Write out the lines from the top of the material through the line with "export VERILOG_FILES = /design/src/rtl/ipc_pkg.sv", exactly and with nothing added.

☆ ☆ ☆ ☆

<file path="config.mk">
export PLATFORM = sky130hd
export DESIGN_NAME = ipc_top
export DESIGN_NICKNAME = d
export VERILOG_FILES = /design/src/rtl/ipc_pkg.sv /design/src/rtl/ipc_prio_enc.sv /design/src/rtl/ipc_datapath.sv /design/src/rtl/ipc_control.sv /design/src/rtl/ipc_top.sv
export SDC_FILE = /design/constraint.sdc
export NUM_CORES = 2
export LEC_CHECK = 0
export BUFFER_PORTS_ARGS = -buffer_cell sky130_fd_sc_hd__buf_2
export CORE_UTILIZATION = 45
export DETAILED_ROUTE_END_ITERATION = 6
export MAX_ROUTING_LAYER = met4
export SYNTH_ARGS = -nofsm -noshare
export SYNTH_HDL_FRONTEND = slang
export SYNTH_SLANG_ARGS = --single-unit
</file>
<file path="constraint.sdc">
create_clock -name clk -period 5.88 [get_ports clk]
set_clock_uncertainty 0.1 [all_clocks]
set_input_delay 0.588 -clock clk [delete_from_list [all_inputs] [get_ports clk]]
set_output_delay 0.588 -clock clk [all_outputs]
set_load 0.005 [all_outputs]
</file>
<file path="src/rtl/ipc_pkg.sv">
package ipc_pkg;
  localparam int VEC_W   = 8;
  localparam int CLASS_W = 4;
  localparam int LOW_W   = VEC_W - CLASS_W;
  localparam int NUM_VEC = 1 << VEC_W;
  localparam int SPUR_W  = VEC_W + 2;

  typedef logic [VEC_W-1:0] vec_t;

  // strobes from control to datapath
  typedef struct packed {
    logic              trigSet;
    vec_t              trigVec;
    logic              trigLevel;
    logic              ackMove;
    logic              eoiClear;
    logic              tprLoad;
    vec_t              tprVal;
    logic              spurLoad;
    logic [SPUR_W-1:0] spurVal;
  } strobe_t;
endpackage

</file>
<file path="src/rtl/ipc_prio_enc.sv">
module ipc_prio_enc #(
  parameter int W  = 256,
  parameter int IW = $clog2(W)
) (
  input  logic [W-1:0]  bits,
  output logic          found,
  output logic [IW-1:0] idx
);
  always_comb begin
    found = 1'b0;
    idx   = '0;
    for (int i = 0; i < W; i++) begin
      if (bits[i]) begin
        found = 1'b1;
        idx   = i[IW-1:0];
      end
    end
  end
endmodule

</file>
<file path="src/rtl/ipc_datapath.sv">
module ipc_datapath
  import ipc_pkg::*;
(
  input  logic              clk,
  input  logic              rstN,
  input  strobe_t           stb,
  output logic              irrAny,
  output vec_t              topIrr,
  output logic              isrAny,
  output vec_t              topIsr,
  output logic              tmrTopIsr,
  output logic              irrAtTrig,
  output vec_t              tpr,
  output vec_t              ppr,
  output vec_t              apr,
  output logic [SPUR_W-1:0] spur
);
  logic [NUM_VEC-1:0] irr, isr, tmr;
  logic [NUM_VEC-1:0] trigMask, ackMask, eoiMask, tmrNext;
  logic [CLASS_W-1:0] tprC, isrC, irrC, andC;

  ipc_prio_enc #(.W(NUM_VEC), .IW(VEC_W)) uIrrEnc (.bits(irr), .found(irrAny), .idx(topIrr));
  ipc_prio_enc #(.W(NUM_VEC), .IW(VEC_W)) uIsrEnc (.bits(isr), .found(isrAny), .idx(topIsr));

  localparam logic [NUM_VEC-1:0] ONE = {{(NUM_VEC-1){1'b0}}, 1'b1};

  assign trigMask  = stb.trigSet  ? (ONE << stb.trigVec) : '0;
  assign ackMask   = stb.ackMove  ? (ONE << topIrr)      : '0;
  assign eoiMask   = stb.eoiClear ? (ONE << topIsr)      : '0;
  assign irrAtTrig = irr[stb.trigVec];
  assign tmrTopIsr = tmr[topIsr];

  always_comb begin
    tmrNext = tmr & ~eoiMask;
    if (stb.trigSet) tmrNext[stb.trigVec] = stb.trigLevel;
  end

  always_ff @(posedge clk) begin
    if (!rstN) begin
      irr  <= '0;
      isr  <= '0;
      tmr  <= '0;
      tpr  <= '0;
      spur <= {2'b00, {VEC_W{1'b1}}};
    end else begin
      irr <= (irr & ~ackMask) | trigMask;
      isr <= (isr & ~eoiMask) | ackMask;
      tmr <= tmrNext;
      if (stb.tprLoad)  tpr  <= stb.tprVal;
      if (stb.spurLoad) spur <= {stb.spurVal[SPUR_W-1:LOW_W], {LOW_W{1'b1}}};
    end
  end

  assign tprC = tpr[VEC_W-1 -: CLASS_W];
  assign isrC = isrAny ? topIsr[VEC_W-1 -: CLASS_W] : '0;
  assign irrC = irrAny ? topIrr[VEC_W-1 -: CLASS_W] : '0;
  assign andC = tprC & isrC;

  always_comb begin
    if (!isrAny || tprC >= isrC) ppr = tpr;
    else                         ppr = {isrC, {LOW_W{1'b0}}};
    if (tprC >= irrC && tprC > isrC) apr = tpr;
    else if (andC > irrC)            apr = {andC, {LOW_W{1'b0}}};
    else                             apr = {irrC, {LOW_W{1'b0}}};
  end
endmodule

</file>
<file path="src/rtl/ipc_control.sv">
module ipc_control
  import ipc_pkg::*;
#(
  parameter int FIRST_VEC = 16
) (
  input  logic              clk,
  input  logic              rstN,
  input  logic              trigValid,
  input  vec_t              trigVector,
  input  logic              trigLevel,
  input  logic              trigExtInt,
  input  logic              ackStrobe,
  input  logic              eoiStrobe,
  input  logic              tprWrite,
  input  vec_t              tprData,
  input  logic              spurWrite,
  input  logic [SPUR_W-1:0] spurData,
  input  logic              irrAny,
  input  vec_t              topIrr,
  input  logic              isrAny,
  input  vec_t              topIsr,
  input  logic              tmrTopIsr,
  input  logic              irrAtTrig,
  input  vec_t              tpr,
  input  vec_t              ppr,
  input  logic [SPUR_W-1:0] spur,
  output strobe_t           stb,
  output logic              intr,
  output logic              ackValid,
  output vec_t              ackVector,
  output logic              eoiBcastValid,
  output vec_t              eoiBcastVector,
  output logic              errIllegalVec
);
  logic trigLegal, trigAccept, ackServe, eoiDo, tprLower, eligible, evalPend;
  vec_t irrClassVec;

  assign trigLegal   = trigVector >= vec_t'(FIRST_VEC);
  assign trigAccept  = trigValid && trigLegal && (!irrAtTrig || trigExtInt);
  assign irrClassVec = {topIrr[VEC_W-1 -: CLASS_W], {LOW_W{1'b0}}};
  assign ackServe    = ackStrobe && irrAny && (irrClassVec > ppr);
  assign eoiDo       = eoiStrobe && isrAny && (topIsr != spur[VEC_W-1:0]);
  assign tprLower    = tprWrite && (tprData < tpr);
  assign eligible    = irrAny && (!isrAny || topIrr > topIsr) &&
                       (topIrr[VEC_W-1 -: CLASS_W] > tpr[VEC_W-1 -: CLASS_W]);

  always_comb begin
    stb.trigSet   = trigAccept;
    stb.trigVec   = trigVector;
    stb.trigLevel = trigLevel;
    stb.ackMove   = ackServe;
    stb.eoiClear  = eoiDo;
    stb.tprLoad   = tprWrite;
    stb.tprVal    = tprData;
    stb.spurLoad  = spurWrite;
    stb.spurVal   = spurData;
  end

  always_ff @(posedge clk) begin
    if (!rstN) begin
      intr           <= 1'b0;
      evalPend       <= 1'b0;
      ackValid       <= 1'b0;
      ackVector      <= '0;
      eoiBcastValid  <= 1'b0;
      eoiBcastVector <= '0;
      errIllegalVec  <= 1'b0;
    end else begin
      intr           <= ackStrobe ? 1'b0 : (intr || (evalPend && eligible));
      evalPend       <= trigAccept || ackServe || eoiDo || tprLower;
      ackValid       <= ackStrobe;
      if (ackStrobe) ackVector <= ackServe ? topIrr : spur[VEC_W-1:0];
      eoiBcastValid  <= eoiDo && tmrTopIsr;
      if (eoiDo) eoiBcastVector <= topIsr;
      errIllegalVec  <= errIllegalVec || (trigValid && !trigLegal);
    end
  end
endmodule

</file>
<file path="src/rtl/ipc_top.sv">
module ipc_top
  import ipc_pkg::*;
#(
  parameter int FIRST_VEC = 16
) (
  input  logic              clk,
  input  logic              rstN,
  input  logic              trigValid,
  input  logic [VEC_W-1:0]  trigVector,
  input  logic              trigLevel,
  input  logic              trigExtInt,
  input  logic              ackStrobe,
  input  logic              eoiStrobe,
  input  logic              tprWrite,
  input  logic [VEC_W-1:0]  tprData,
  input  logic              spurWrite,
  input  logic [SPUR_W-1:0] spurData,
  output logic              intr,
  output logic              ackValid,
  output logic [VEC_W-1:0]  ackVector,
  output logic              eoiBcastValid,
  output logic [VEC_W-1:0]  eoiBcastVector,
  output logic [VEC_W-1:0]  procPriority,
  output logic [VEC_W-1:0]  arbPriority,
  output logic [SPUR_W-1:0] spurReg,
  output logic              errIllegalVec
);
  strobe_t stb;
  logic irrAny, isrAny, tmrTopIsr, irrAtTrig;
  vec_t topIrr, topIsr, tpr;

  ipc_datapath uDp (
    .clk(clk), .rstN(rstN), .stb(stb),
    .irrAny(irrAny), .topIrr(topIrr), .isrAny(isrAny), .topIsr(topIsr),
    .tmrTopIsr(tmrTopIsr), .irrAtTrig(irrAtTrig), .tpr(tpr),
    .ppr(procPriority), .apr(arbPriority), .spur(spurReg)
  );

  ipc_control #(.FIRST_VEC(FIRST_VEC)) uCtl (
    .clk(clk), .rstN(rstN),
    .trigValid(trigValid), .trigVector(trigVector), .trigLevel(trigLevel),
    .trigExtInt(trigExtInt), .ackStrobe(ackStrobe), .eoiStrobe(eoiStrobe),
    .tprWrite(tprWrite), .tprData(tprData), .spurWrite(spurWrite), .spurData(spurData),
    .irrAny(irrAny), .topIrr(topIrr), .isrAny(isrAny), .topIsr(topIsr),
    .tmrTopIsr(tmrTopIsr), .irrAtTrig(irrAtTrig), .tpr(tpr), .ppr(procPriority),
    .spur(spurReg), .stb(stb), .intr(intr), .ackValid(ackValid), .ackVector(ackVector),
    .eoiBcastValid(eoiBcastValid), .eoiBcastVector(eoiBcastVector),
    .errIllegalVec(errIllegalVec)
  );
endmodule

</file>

☆ ☆ ☆ ☆

** OUTPUT **
<file path="config.mk">
export PLATFORM = sky130hd
export DESIGN_NAME = ipc_top
export DESIGN_NICKNAME = d
export VERILOG_FILES = /design/src/rtl/ipc_pkg.sv /design/src/rtl/ipc_prio_enc.sv /design/src/rtl/ipc_datapath.sv /design/src/rtl/ipc_control.sv /design/src/rtl/ipc_top.sv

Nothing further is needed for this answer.